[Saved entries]
--- START ---

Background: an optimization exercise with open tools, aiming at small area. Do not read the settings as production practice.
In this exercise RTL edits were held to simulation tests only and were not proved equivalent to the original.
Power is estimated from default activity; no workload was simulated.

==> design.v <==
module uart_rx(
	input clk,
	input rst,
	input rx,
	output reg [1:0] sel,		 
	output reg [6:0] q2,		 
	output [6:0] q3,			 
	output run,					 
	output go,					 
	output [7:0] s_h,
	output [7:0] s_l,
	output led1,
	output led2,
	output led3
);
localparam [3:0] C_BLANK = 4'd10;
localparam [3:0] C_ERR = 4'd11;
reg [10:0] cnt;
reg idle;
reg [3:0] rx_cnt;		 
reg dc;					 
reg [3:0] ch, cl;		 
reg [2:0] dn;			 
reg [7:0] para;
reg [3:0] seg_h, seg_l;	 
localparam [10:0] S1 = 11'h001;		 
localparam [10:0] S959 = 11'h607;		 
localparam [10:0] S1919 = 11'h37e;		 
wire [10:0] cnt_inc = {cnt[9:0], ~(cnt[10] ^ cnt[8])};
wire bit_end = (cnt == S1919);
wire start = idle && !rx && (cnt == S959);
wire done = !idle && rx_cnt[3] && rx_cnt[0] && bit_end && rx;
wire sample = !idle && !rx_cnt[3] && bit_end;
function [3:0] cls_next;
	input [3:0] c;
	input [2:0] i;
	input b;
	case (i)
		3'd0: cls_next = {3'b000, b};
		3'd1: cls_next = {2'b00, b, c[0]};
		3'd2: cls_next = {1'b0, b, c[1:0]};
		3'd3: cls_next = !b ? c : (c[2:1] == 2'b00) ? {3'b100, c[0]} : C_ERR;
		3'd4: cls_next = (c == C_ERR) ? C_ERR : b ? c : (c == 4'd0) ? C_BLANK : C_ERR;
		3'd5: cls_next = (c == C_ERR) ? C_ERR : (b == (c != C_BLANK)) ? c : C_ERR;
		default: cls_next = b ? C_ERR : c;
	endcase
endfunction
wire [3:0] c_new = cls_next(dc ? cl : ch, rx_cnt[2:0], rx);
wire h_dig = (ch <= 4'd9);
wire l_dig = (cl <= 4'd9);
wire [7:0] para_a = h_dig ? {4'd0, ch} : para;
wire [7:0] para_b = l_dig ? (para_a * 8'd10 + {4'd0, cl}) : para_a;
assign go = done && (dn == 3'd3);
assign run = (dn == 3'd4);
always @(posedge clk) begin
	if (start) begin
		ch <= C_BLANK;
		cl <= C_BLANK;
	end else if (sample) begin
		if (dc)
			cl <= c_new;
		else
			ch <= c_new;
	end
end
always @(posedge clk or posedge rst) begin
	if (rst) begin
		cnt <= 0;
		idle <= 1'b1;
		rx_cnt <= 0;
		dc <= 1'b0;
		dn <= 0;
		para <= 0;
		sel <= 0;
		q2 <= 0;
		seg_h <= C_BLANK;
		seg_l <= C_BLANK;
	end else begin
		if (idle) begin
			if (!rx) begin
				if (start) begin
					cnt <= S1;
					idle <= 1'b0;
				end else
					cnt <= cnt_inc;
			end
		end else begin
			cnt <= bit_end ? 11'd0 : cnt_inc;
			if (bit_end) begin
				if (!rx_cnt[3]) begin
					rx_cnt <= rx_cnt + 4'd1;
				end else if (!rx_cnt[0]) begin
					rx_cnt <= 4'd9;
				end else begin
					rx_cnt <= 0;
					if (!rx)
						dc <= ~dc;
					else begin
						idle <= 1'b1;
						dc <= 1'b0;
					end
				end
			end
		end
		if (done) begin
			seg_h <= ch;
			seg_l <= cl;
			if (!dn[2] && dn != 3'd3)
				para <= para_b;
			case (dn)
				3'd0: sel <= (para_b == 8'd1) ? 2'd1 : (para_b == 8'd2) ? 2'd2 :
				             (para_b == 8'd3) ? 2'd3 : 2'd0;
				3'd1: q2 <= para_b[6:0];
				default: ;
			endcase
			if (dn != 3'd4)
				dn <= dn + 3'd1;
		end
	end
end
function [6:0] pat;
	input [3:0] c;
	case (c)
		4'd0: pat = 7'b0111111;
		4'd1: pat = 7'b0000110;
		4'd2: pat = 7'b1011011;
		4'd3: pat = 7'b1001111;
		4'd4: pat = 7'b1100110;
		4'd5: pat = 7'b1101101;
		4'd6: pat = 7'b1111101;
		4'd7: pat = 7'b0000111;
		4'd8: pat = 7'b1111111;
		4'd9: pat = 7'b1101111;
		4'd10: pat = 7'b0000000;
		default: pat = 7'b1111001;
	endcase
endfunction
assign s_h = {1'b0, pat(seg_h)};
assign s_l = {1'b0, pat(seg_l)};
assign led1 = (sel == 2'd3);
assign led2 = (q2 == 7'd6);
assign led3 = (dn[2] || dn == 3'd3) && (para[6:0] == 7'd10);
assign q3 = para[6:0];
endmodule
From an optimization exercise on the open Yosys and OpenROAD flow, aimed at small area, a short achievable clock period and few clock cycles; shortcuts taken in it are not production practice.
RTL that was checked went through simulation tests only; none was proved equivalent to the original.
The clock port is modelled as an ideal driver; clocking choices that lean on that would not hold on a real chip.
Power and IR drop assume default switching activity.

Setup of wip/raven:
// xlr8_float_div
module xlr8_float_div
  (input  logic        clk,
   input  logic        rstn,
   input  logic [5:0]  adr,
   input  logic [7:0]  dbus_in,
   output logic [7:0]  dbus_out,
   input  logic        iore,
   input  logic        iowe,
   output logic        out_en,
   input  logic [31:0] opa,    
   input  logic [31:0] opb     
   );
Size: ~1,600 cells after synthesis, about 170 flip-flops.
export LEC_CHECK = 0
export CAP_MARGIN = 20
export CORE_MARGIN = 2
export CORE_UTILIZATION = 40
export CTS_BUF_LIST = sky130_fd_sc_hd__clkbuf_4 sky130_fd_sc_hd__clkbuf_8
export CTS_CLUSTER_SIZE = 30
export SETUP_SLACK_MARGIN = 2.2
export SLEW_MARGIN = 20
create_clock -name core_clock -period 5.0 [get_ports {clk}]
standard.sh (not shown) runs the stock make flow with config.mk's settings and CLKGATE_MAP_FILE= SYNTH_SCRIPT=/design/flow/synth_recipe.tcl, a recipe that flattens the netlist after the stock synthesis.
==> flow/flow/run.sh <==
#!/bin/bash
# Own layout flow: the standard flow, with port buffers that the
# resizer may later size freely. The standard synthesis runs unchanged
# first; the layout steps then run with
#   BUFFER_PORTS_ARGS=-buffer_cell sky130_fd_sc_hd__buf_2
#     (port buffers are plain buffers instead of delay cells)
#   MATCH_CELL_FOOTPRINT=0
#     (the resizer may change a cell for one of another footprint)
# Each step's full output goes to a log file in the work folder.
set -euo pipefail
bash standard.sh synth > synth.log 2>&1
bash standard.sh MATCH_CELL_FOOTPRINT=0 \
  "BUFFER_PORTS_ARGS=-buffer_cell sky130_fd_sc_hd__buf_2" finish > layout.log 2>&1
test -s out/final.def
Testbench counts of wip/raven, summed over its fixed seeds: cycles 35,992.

--- END ---

**EXERCISE GOAL**: When copying the data above, keep every line exactly as written.

**RESPONSE FOR THIS EXERCISE**:
Background: an optimization exercise with open tools, aiming at small area. Do not read the settings as production practice.
In this exercise RTL edits were held to simulation tests only and were not proved equivalent to the original.
Power is estimated from default activity; no workload was simulated.

==> design.v <==
module uart_rx(
	input clk,
	input rst,
	input rx,
	output reg [1:0] sel,		 
	output reg [6:0] q2,		 
	output [6:0] q3,			 
	output run,					 
	output go,					 
	output [7:0] s_h,
	output [7:0] s_l,
	output led1,
	output led2,
	output led3
);
localparam [3:0] C_BLANK = 4'd10;
localparam [3:0] C_ERR = 4'd11;
reg [10:0] cnt;
reg idle;
reg [3:0] rx_cnt;		 
reg dc;					 
reg [3:0] ch, cl;		 
reg [2:0] dn;			 
reg [7:0] para;
reg [3:0] seg_h, seg_l;	 
localparam [10:0] S1 = 11'h001;		 
localparam [10:0] S959 = 11'h607;		 
localparam [10:0] S1919 = 11'h37e;		 
wire [10:0] cnt_inc = {cnt[9:0], ~(cnt[10] ^ cnt[8])};
wire bit_end = (cnt == S1919);
wire start = idle && !rx && (cnt == S959);
wire done = !idle && rx_cnt[3] && rx_cnt[0] && bit_end && rx;
wire sample = !idle && !rx_cnt[3] && bit_end;
function [3:0] cls_next;
	input [3:0] c;
	input [2:0] i;
	input b;
	case (i)
		3'd0: cls_next = {3'b000, b};
		3'd1: cls_next = {2'b00, b, c[0]};
		3'd2: cls_next = {1'b0, b, c[1:0]};
		3'd3: cls_next = !b ? c : (c[2:1] == 2'b00) ? {3'b100, c[0]} : C_ERR;
		3'd4: cls_next = (c == C_ERR) ? C_ERR : b ? c : (c == 4'd0) ? C_BLANK : C_ERR;
		3'd5: cls_next = (c == C_ERR) ? C_ERR : (b == (c != C_BLANK)) ? c : C_ERR;
		default: cls_next = b ? C_ERR : c;
	endcase
endfunction
wire [3:0] c_new = cls_next(dc ? cl : ch, rx_cnt[2:0], rx);
wire h_dig = (ch <= 4'd9);
wire l_dig = (cl <= 4'd9);
wire [7:0] para_a = h_dig ? {4'd0, ch} : para;
wire [7:0] para_b = l_dig ? (para_a * 8'd10 + {4'd0, cl}) : para_a;
assign go = done && (dn == 3'd3);
assign run = (dn == 3'd4);
always @(posedge clk) begin
	if (start) begin
		ch <= C_BLANK;
		cl <= C_BLANK;
	end else if (sample) begin
		if (dc)
			cl <= c_new;
		else
			ch <= c_new;
	end
end
always @(posedge clk or posedge rst) begin
	if (rst) begin
		cnt <= 0;
		idle <= 1'b1;
		rx_cnt <= 0;
		dc <= 1'b0;
		dn <= 0;
		para <= 0;
		sel <= 0;
		q2 <= 0;
		seg_h <= C_BLANK;
		seg_l <= C_BLANK;
	end else begin
		if (idle) begin
			if (!rx) begin
				if (start) begin
					cnt <= S1;
					idle <= 1'b0;
				end else
					cnt <= cnt_inc;
			end
		end else begin
			cnt <= bit_end ? 11'd0 : cnt_inc;
			if (bit_end) begin
				if (!rx_cnt[3]) begin
					rx_cnt <= rx_cnt + 4'd1;
				end else if (!rx_cnt[0]) begin
					rx_cnt <= 4'd9;
				end else begin
					rx_cnt <= 0;
					if (!rx)
						dc <= ~dc;
					else begin
						idle <= 1'b1;
						dc <= 1'b0;
					end
				end
			end
		end
		if (done) begin
			seg_h <= ch;
			seg_l <= cl;
			if (!dn[2] && dn != 3'd3)
				para <= para_b;
			case (dn)
				3'd0: sel <= (para_b == 8'd1) ? 2'd1 : (para_b == 8'd2) ? 2'd2 :
				             (para_b == 8'd3) ? 2'd3 : 2'd0;
				3'd1: q2 <= para_b[6:0];
				default: ;
			endcase
			if (dn != 3'd4)
				dn <= dn + 3'd1;
		end
	end
end
function [6:0] pat;
	input [3:0] c;
	case (c)
		4'd0: pat = 7'b0111111;
		4'd1: pat = 7'b0000110;
		4'd2: pat = 7'b1011011;
		4'd3: pat = 7'b1001111;
		4'd4: pat = 7'b1100110;
		4'd5: pat = 7'b1101101;
		4'd6: pat = 7'b1111101;
		4'd7: pat = 7'b0000111;
		4'd8: pat = 7'b1111111;
		4'd9: pat = 7'b1101111;
		4'd10: pat = 7'b0000000;
		default: pat = 7'b1111001;
	endcase
endfunction
assign s_h = {1'b0, pat(seg_h)};
assign s_l = {1'b0, pat(seg_l)};
assign led1 = (sel == 2'd3);
assign led2 = (q2 == 7'd6);
assign led3 = (dn[2] || dn == 3'd3) && (para[6:0] == 7'd10);
assign q3 = para[6:0];
endmodule
From an optimization exercise on the open Yosys and OpenROAD flow, aimed at small area, a short achievable clock period and few clock cycles; shortcuts taken in it are not production practice.
RTL that was checked went through simulation tests only; none was proved equivalent to the original.
The clock port is modelled as an ideal driver; clocking choices that lean on that would not hold on a real chip.
Power and IR drop assume default switching activity.

Setup of wip/raven:
// xlr8_float_div
module xlr8_float_div
  (input  logic        clk,
   input  logic        rstn,
   input  logic [5:0]  adr,
   input  logic [7:0]  dbus_in,
   output logic [7:0]  dbus_out,
   input  logic        iore,
   input  logic        iowe,
   output logic        out_en,
   input  logic [31:0] opa,    
   input  logic [31:0] opb     
   );
Size: ~1,600 cells after synthesis, about 170 flip-flops.
export LEC_CHECK = 0
export CAP_MARGIN = 20
export CORE_MARGIN = 2
export CORE_UTILIZATION = 40
export CTS_BUF_LIST = sky130_fd_sc_hd__clkbuf_4 sky130_fd_sc_hd__clkbuf_8
export CTS_CLUSTER_SIZE = 30
export SETUP_SLACK_MARGIN = 2.2
export SLEW_MARGIN = 20
create_clock -name core_clock -period 5.0 [get_ports {clk}]
standard.sh (not shown) runs the stock make flow with config.mk's settings and CLKGATE_MAP_FILE= SYNTH_SCRIPT=/design/flow/synth_recipe.tcl, a recipe that flattens the netlist after the stock synthesis.
==> flow/flow/run.sh <==
#!/bin/bash
# Own layout flow: the standard flow, with port buffers that the
# resizer may later size freely. The standard synthesis runs unchanged
# first; the layout steps then run with
#   BUFFER_PORTS_ARGS=-buffer_cell sky130_fd_sc_hd__buf_2
#     (port buffers are plain buffers instead of delay cells)
#   MATCH_CELL_FOOTPRINT=0
#     (the resizer may change a cell for one of another footprint)
# Each step's full output goes to a log file in the work folder.
set -euo pipefail
bash standard.sh synth > synth.log 2>&1
bash standard.sh MATCH_CELL_FOOTPRINT=0 \
  "BUFFER_PORTS_ARGS=-buffer_cell sky130_fd_sc_hd__buf_2" finish > layout.log 2>&1
test -s out/final.def
Testbench counts of wip/raven, summed over its fixed seeds: cycles 35,992.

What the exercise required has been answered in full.